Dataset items
^^^^
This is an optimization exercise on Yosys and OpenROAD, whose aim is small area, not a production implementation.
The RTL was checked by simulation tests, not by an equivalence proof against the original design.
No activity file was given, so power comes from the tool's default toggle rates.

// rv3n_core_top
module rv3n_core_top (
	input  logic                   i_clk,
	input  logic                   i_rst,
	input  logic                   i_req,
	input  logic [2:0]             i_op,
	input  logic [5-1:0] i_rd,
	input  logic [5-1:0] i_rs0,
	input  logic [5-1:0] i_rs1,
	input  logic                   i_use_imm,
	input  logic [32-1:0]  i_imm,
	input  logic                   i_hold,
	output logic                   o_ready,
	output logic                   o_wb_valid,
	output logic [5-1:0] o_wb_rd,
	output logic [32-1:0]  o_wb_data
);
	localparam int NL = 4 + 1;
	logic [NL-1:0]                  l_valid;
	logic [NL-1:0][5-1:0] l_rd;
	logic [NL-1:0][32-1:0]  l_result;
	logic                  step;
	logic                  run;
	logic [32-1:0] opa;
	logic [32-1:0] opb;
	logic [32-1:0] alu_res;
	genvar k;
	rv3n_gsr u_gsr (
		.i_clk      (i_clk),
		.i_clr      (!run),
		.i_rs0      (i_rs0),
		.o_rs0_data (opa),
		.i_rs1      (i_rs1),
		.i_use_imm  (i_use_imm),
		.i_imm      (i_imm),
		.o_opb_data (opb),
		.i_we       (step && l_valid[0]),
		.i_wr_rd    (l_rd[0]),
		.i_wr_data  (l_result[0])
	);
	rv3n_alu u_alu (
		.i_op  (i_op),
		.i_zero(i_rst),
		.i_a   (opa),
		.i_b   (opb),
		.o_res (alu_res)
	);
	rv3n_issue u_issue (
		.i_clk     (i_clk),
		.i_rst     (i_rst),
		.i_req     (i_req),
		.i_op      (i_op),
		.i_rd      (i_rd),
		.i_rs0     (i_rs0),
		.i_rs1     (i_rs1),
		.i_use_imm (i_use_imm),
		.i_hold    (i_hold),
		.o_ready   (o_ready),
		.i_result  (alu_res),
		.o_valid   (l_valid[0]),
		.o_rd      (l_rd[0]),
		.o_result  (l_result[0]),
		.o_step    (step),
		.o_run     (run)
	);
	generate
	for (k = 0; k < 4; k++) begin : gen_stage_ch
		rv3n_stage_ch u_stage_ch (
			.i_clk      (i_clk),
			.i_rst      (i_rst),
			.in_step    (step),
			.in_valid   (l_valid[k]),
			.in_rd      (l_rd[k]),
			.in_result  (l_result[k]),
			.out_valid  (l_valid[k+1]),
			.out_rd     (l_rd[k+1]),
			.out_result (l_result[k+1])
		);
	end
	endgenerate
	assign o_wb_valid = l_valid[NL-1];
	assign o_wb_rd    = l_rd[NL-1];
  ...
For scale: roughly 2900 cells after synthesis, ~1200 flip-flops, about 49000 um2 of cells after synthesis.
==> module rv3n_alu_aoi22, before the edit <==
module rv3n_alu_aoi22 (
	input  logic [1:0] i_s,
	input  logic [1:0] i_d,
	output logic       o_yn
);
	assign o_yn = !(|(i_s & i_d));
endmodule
^^^^
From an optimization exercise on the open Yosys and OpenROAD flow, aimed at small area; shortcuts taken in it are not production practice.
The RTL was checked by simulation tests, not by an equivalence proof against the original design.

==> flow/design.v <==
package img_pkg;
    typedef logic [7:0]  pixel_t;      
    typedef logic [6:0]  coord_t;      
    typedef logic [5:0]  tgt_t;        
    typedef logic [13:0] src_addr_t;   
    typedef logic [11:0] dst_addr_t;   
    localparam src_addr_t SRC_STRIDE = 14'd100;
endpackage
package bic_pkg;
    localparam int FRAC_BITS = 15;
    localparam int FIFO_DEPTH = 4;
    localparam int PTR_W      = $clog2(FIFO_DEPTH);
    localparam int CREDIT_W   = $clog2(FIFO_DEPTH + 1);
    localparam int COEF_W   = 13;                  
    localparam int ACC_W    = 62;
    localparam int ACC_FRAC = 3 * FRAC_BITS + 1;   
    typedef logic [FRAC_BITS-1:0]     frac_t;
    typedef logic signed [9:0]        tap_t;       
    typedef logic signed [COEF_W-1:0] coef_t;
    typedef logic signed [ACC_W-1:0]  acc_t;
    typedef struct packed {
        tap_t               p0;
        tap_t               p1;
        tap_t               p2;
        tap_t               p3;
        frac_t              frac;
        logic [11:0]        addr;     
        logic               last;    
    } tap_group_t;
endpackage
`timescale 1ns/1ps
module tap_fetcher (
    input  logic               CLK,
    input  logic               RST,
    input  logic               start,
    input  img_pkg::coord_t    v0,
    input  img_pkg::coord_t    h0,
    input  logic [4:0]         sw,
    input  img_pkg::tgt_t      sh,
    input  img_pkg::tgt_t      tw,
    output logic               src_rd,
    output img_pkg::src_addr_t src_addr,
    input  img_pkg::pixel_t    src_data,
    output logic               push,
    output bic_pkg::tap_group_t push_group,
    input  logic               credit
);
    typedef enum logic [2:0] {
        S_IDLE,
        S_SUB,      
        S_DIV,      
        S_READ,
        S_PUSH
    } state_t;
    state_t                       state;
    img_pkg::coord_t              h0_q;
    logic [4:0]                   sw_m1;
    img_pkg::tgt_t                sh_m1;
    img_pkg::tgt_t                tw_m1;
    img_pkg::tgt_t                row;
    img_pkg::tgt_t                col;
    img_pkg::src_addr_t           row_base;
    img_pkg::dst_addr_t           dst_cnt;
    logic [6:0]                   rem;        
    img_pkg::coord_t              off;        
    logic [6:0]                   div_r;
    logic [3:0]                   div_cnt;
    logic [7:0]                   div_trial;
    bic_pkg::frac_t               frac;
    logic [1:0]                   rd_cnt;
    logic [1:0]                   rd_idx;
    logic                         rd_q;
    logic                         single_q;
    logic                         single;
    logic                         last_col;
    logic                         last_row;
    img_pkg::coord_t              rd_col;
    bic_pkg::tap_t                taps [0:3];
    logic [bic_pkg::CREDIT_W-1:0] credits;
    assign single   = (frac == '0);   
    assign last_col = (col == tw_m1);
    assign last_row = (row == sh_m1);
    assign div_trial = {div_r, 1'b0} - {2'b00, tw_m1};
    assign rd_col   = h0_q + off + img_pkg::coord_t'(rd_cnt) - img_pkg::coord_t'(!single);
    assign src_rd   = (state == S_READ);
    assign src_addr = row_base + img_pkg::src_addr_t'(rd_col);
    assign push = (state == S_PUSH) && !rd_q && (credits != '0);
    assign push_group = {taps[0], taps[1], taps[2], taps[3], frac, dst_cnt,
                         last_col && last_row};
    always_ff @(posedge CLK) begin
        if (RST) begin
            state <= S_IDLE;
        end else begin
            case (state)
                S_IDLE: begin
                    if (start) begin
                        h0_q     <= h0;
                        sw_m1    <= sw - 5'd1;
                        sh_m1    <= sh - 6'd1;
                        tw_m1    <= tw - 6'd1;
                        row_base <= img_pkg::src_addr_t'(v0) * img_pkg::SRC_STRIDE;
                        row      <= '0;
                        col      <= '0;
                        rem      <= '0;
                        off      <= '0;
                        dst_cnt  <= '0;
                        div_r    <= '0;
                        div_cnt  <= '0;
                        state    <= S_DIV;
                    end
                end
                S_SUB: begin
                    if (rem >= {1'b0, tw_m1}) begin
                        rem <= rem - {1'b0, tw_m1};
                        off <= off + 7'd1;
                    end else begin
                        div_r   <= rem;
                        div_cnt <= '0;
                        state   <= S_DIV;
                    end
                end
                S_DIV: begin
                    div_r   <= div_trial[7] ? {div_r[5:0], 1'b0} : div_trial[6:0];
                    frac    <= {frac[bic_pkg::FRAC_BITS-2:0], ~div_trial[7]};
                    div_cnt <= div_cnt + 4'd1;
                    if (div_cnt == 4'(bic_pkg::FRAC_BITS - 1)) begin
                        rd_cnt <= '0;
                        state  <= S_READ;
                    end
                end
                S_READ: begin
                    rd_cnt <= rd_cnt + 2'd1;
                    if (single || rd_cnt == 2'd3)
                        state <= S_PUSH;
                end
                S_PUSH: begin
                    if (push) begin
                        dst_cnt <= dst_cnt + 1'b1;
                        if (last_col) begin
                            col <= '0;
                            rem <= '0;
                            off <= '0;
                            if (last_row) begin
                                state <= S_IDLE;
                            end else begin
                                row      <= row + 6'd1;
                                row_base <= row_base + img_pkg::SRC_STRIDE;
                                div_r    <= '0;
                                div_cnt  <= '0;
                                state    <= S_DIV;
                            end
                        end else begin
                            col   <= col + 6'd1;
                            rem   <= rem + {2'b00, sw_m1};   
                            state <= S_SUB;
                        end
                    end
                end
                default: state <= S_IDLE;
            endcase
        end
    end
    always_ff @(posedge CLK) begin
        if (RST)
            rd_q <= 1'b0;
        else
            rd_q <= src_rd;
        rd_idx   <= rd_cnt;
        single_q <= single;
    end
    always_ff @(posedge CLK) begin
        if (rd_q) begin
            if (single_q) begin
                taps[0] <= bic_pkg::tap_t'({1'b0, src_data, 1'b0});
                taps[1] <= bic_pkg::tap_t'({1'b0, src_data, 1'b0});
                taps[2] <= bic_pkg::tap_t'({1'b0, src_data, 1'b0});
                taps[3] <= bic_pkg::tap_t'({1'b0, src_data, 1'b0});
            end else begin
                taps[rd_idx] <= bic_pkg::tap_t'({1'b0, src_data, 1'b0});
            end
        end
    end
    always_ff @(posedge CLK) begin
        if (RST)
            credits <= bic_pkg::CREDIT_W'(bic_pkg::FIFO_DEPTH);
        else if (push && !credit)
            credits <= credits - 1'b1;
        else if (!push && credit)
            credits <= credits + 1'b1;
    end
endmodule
^^^^
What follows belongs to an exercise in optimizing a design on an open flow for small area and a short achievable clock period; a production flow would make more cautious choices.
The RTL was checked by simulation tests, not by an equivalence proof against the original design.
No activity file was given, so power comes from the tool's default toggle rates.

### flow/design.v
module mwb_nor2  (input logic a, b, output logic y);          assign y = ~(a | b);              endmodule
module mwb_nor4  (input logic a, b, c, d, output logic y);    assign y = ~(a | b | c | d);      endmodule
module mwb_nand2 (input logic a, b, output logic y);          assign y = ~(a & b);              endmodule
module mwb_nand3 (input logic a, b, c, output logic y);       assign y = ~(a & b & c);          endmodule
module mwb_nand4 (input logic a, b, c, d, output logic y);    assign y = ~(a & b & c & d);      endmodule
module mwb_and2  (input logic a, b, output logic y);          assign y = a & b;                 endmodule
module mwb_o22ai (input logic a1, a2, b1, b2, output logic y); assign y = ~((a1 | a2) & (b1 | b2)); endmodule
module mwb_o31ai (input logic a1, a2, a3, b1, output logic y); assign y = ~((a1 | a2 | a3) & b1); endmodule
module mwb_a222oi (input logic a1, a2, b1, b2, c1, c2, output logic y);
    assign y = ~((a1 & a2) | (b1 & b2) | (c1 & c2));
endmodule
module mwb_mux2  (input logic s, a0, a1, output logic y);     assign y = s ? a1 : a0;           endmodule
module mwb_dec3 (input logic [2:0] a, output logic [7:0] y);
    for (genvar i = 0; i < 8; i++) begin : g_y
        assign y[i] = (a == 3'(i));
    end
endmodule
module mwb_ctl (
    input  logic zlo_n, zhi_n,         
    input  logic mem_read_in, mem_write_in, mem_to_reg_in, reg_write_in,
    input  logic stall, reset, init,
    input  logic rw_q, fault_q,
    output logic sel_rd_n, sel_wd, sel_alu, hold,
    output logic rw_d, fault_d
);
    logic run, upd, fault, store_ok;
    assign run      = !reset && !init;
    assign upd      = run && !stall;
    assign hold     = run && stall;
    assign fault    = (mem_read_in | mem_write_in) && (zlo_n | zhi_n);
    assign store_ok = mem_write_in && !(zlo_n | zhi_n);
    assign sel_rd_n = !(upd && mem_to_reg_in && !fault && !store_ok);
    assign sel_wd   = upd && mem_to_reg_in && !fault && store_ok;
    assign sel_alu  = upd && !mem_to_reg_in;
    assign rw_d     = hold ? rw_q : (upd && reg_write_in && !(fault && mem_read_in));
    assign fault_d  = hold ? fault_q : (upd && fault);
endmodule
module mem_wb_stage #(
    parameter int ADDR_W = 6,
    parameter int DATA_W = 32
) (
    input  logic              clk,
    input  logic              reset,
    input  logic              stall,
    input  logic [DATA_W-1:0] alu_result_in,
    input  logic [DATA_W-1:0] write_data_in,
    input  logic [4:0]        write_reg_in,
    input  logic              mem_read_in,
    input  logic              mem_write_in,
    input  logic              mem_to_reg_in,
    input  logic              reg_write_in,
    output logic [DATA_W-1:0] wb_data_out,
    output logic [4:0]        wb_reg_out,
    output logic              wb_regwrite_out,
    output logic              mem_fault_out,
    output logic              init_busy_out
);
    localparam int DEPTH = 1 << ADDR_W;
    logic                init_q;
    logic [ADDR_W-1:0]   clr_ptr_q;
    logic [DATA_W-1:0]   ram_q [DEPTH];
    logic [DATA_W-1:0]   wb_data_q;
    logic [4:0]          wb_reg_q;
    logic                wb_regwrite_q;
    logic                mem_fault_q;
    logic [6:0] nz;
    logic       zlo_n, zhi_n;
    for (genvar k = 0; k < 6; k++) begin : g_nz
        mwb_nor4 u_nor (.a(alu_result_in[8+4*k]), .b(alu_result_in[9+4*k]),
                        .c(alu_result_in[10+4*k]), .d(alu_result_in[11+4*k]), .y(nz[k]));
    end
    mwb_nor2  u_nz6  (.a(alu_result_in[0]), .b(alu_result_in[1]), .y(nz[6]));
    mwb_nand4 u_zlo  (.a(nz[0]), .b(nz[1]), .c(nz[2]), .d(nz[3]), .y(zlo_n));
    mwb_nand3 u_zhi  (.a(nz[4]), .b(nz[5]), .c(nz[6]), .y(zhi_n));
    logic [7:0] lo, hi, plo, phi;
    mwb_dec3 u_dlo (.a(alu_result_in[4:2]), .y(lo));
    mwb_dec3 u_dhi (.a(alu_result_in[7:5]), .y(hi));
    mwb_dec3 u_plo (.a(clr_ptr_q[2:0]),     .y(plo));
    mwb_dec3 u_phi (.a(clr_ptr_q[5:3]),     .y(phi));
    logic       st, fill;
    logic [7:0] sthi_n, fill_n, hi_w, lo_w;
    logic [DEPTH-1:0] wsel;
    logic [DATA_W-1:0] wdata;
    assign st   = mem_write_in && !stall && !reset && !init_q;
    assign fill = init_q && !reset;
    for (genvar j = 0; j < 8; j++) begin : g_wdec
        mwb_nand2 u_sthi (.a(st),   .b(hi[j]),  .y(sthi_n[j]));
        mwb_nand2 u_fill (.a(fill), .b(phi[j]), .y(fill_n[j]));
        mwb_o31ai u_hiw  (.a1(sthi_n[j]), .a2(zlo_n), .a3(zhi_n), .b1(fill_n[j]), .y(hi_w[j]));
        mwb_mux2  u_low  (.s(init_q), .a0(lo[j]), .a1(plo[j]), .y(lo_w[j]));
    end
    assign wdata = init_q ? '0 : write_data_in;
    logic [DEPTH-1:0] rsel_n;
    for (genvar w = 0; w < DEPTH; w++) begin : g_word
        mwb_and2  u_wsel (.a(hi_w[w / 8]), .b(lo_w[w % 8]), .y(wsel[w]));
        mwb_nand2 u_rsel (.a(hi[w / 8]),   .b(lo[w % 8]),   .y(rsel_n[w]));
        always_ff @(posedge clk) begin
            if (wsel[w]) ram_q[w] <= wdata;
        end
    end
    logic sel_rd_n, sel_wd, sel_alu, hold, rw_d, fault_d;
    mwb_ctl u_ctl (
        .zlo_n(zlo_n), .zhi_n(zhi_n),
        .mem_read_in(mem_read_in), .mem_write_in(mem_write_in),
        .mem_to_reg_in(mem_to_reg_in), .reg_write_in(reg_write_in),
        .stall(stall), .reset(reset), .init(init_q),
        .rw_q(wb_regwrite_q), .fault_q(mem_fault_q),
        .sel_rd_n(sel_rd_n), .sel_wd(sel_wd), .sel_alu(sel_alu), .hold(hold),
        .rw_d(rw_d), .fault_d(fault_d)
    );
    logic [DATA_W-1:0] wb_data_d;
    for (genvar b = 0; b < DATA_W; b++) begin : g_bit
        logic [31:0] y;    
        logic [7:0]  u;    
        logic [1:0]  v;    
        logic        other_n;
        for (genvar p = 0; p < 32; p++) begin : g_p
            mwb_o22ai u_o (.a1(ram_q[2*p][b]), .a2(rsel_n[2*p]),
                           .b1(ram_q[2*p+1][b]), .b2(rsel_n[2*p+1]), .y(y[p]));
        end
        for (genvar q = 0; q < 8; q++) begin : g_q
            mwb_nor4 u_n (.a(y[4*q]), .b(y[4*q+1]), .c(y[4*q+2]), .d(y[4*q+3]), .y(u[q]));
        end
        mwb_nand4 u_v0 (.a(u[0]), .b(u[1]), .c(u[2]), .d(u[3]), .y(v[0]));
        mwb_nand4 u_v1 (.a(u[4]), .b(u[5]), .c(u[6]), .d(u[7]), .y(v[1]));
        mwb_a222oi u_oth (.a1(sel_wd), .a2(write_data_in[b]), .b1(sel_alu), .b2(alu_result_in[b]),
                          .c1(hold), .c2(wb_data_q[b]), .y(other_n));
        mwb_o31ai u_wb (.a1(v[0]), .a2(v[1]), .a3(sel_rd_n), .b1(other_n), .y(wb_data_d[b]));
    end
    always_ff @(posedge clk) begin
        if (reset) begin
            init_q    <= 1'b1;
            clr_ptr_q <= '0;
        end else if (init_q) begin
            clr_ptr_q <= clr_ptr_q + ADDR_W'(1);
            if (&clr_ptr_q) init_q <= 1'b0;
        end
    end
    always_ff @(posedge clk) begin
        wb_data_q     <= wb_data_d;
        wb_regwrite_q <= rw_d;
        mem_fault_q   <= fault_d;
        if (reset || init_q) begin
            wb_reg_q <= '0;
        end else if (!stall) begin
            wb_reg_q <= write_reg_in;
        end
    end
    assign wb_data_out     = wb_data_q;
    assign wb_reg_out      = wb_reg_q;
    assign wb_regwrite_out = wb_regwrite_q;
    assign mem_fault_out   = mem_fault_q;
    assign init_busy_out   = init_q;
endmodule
^^^^
▸ **Prompt**
Search the entries for "genvar" and copy each matching line.

▸ **Reply to the task**
	genvar k;
    for (genvar i = 0; i < 8; i++) begin : g_y
    for (genvar k = 0; k < 6; k++) begin : g_nz
    for (genvar j = 0; j < 8; j++) begin : g_wdec
    for (genvar w = 0; w < DEPTH; w++) begin : g_word
    for (genvar b = 0; b < DATA_W; b++) begin : g_bit
        for (genvar p = 0; p < 32; p++) begin : g_p
        for (genvar q = 0; q < 8; q++) begin : g_q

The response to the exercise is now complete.